-- Study material follows --

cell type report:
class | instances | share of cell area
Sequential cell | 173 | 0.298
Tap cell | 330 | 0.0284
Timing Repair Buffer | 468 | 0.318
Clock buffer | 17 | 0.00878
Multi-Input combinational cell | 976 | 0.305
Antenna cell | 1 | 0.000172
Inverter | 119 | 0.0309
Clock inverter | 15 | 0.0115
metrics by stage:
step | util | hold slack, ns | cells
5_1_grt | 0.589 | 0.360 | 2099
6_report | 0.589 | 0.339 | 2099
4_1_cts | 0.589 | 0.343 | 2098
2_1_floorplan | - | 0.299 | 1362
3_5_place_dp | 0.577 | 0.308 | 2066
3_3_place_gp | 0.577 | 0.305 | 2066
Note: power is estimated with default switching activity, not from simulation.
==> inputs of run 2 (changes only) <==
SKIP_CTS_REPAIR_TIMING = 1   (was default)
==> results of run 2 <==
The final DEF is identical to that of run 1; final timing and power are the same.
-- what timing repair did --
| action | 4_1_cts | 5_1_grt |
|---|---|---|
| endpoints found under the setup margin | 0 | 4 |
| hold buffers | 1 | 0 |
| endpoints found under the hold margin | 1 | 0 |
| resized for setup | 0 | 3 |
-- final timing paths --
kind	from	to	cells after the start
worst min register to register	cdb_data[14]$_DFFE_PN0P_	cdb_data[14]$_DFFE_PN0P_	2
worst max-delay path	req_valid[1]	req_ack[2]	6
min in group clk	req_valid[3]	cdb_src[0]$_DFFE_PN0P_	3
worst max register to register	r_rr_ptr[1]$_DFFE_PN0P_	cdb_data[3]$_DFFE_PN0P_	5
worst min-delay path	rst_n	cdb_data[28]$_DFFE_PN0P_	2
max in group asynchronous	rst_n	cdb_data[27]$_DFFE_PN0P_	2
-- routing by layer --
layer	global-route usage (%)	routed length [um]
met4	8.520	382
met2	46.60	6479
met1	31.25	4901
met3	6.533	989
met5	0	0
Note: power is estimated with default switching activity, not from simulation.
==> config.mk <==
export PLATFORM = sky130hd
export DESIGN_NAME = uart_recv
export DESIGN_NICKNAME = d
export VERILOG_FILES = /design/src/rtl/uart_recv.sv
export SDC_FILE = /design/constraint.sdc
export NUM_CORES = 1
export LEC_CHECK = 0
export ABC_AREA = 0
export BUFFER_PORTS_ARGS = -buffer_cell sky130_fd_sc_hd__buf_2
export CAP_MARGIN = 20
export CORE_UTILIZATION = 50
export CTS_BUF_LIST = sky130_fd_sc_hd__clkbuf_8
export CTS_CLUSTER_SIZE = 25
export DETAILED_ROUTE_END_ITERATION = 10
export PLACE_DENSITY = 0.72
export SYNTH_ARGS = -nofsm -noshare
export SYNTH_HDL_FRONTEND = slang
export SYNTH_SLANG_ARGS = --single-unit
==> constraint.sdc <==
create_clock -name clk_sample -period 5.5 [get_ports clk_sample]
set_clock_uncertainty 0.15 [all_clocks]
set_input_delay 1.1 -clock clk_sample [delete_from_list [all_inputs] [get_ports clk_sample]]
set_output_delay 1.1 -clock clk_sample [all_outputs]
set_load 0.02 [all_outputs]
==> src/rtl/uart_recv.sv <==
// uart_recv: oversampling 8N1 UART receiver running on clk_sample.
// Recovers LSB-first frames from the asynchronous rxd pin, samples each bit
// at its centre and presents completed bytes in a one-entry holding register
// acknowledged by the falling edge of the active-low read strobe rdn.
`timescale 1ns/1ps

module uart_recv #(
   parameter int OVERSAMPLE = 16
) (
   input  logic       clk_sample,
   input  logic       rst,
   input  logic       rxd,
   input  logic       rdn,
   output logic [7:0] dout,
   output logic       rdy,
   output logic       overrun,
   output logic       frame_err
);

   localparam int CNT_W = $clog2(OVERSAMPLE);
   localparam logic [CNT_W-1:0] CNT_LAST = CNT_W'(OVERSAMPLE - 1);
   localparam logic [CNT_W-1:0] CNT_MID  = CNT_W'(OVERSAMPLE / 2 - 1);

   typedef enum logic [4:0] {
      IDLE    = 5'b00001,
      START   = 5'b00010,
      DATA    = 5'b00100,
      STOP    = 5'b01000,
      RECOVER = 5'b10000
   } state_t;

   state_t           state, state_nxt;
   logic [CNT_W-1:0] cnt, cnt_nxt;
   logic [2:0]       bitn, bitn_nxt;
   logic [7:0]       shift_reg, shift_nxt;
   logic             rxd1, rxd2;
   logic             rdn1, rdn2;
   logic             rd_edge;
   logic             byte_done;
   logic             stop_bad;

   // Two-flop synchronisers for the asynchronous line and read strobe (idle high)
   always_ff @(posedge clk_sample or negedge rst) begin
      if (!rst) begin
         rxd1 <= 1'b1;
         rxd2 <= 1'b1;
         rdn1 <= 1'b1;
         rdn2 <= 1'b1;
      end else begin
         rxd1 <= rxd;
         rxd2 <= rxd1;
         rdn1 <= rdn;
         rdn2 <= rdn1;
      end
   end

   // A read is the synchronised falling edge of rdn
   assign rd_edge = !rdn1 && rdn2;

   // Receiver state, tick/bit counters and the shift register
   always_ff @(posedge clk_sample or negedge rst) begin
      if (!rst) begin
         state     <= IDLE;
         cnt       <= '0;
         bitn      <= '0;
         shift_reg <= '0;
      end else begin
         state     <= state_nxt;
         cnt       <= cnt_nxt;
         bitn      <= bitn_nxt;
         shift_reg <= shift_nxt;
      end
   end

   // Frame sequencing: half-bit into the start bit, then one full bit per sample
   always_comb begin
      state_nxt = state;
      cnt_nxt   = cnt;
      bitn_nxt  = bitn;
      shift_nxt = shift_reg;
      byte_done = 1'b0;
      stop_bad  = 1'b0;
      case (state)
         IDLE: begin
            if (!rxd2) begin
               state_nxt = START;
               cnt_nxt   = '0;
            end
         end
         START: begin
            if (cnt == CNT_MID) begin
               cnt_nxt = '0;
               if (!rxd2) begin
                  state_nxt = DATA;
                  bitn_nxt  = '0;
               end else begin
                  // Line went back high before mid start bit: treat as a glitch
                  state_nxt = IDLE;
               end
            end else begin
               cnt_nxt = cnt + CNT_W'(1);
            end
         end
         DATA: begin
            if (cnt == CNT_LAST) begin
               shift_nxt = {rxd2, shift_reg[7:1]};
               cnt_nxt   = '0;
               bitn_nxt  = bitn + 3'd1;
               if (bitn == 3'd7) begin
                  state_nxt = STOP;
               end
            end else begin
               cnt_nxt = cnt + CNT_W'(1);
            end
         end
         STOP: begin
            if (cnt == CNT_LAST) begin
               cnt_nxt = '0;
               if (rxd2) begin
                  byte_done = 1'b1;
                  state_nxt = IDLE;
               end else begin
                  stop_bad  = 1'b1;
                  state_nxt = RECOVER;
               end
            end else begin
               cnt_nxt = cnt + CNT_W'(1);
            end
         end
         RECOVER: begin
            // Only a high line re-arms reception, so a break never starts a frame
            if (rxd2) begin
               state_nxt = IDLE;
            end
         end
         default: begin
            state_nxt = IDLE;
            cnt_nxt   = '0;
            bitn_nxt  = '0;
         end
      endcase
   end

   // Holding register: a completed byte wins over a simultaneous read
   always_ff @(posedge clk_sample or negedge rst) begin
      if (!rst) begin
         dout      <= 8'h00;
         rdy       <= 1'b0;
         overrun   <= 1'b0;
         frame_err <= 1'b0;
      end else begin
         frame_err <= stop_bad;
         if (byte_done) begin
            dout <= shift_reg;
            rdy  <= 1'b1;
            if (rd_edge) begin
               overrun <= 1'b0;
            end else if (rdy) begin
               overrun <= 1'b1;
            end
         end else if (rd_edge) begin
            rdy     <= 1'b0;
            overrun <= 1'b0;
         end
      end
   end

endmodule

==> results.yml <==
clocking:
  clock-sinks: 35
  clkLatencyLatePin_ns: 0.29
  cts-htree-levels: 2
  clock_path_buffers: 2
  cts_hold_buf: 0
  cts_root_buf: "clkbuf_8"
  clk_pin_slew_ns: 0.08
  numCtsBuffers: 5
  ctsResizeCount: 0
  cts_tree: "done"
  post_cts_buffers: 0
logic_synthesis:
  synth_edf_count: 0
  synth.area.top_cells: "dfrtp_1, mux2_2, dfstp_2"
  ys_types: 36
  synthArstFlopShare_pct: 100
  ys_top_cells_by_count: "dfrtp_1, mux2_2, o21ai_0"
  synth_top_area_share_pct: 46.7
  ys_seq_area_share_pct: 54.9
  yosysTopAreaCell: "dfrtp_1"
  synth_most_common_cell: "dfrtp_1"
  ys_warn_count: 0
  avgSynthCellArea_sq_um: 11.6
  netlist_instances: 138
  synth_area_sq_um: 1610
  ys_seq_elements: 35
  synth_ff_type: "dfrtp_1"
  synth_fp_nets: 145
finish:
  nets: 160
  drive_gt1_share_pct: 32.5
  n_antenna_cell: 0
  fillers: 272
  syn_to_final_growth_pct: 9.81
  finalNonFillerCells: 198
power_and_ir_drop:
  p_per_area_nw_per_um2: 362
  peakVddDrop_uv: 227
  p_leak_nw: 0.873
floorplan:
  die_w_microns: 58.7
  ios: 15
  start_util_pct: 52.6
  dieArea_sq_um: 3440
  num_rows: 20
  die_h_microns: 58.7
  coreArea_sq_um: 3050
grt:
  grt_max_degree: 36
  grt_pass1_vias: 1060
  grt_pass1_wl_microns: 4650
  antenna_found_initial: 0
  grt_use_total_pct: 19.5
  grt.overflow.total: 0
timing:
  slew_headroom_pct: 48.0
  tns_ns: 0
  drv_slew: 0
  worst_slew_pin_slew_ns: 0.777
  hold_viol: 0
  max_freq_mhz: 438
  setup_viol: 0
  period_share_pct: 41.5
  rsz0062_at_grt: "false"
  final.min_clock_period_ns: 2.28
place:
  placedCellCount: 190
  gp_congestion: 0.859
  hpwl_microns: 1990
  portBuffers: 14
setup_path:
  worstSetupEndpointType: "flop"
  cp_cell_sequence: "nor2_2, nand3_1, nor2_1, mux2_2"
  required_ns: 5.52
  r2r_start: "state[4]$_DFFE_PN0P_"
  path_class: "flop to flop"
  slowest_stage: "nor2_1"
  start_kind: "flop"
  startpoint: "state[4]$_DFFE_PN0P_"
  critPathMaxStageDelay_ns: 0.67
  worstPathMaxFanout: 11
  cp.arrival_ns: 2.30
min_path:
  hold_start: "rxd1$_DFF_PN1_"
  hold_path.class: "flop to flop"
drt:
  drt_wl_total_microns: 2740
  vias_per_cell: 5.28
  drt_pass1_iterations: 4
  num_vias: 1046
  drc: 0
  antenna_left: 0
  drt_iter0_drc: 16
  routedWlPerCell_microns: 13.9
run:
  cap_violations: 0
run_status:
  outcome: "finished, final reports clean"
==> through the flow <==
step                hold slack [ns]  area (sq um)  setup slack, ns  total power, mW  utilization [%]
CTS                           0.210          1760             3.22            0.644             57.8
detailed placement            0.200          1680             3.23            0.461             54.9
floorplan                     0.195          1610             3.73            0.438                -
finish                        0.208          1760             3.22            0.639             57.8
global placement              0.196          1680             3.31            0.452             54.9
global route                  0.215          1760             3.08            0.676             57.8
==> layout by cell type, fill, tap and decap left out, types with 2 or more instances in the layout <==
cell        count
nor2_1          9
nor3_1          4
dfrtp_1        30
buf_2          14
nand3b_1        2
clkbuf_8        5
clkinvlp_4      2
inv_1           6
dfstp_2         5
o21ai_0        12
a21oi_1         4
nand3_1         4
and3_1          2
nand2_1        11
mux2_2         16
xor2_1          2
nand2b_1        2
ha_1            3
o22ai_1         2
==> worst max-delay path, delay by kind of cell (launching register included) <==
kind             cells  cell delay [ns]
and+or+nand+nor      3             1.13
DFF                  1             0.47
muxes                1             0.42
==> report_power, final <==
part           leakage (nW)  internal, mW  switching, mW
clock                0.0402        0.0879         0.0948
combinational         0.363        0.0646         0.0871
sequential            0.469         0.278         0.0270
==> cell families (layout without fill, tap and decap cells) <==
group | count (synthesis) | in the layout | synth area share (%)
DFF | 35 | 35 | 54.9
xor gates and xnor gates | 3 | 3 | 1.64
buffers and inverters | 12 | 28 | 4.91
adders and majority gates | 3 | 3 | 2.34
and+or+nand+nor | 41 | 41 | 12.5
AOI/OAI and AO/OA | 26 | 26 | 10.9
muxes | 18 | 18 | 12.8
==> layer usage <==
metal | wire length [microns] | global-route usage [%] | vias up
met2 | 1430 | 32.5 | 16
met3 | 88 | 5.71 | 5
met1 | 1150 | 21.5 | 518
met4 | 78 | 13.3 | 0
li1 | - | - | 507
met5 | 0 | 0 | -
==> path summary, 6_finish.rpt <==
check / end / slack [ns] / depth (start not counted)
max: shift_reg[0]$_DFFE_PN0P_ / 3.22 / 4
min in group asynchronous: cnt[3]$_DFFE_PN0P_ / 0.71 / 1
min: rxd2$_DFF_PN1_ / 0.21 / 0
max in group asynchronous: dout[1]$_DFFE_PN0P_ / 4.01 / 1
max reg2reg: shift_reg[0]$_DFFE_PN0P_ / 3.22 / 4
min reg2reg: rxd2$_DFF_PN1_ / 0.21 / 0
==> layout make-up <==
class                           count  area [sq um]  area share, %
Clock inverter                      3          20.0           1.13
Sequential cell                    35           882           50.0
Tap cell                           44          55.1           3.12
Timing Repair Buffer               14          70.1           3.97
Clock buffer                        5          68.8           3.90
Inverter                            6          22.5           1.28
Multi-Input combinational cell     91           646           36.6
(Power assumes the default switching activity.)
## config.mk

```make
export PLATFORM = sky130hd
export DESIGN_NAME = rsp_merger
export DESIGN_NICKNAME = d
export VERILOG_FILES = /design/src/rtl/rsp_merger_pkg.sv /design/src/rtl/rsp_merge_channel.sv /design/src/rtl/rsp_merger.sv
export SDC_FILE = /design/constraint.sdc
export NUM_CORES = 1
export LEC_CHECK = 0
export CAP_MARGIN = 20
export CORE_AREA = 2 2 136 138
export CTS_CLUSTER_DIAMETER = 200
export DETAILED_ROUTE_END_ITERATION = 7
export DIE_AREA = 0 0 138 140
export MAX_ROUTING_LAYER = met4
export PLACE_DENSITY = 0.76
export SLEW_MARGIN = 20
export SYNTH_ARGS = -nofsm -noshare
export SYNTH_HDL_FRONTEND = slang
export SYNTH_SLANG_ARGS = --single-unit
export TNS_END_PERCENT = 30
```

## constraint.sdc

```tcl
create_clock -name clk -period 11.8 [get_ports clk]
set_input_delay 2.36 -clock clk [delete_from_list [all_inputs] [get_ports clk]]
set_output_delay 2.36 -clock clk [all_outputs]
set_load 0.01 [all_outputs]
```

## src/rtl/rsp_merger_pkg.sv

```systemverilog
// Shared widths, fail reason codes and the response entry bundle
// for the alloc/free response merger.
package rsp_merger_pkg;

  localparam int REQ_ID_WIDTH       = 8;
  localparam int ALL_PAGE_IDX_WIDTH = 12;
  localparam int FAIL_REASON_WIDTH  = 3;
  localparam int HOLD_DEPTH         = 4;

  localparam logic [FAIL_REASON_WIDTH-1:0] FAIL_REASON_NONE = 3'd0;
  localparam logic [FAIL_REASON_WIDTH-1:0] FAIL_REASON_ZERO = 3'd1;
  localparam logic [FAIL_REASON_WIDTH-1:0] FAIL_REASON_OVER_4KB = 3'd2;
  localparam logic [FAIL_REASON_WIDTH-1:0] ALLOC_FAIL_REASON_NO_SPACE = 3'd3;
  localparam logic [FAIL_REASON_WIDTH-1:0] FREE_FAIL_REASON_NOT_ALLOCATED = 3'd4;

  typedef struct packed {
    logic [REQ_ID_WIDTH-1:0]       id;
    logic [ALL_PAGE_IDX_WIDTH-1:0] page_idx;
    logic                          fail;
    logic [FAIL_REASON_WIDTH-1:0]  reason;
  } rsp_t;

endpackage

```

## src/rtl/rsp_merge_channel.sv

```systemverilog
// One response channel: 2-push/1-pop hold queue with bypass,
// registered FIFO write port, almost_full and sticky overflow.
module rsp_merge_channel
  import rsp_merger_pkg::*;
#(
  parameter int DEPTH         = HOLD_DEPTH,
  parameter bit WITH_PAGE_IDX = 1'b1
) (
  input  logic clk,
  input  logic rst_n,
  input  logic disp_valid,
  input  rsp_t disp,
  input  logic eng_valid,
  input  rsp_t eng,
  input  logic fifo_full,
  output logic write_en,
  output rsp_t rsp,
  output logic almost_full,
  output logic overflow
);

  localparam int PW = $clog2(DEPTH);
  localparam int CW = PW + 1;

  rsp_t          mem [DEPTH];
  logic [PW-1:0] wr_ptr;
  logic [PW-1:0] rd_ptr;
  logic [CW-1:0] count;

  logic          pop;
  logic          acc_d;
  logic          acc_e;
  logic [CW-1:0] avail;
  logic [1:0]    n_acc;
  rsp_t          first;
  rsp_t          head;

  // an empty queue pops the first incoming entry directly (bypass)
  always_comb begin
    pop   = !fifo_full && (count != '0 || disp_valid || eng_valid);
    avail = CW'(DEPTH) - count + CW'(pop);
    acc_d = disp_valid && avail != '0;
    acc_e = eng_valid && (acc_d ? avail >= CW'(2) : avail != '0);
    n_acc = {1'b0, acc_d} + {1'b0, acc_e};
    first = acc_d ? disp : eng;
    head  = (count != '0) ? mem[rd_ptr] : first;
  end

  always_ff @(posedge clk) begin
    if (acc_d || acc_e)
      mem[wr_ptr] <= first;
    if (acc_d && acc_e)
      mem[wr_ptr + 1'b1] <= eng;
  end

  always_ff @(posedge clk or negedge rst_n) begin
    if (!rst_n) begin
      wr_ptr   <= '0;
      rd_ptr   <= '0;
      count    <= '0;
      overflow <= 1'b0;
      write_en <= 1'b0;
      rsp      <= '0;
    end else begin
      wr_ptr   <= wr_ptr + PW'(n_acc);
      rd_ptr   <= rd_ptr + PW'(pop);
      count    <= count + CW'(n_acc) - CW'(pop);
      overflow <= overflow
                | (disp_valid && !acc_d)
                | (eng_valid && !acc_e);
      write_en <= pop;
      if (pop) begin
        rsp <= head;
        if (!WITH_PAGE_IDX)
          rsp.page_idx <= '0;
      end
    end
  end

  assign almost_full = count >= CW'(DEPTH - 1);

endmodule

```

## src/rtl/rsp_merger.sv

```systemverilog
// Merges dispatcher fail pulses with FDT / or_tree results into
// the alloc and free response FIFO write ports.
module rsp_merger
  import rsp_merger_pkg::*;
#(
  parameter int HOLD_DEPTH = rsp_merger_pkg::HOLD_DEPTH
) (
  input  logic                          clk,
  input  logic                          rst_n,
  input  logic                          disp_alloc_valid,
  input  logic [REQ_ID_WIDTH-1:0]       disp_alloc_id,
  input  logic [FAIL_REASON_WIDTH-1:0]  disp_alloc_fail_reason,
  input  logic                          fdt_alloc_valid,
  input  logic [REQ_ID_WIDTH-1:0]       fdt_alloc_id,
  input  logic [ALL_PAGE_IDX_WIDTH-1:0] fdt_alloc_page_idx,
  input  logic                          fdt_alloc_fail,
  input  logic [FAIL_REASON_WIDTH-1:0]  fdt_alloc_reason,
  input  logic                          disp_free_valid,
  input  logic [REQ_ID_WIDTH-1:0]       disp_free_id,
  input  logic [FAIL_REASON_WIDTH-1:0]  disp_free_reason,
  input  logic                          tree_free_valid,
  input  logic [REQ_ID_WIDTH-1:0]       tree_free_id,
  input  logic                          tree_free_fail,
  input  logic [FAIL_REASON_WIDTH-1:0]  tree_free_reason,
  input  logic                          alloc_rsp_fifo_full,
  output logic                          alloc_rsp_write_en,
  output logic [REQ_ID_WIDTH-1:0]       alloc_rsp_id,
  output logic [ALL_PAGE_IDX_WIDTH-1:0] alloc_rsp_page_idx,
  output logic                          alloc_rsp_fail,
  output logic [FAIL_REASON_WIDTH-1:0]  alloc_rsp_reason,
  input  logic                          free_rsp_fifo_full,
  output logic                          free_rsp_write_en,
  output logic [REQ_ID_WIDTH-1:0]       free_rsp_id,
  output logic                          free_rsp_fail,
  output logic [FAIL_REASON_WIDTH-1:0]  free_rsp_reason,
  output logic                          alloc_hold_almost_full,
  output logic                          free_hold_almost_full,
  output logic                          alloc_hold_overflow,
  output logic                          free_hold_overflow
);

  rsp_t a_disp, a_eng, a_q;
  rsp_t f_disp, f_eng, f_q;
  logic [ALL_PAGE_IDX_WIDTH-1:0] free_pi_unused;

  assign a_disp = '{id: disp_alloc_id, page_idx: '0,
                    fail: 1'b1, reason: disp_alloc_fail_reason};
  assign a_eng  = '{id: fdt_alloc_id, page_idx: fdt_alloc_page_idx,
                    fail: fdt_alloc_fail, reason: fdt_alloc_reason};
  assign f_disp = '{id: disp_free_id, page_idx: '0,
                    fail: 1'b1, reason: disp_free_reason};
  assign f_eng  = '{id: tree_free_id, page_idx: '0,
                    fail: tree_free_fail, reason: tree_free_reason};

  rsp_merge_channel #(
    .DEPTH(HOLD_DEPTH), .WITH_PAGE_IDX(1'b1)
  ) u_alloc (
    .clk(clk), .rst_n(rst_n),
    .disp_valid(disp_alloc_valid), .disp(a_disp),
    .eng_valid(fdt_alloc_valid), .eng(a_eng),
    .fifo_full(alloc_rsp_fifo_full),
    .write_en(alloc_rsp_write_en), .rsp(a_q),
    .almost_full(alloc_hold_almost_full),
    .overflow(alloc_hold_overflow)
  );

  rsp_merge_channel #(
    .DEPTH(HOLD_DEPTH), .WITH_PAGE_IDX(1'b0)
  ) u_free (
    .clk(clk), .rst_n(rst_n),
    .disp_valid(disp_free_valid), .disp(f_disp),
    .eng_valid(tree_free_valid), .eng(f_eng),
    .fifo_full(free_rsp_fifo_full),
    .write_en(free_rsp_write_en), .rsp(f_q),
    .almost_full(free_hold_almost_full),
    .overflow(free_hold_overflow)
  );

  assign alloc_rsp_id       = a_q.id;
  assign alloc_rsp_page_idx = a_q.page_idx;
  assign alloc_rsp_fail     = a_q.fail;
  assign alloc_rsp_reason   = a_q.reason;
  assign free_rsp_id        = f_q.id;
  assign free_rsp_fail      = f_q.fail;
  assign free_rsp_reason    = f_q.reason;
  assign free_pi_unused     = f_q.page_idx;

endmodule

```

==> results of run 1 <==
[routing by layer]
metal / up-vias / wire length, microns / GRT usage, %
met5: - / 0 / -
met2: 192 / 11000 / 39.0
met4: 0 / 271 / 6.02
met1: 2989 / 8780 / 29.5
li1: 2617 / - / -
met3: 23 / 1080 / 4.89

-- Study material concluded --

**Required action:** Report every line from the material above that mentions the word "combinational".

**Answer space:**
Multi-Input combinational cell | 976 | 0.305
combinational         0.363        0.0646         0.0871
Multi-Input combinational cell     91           646           36.6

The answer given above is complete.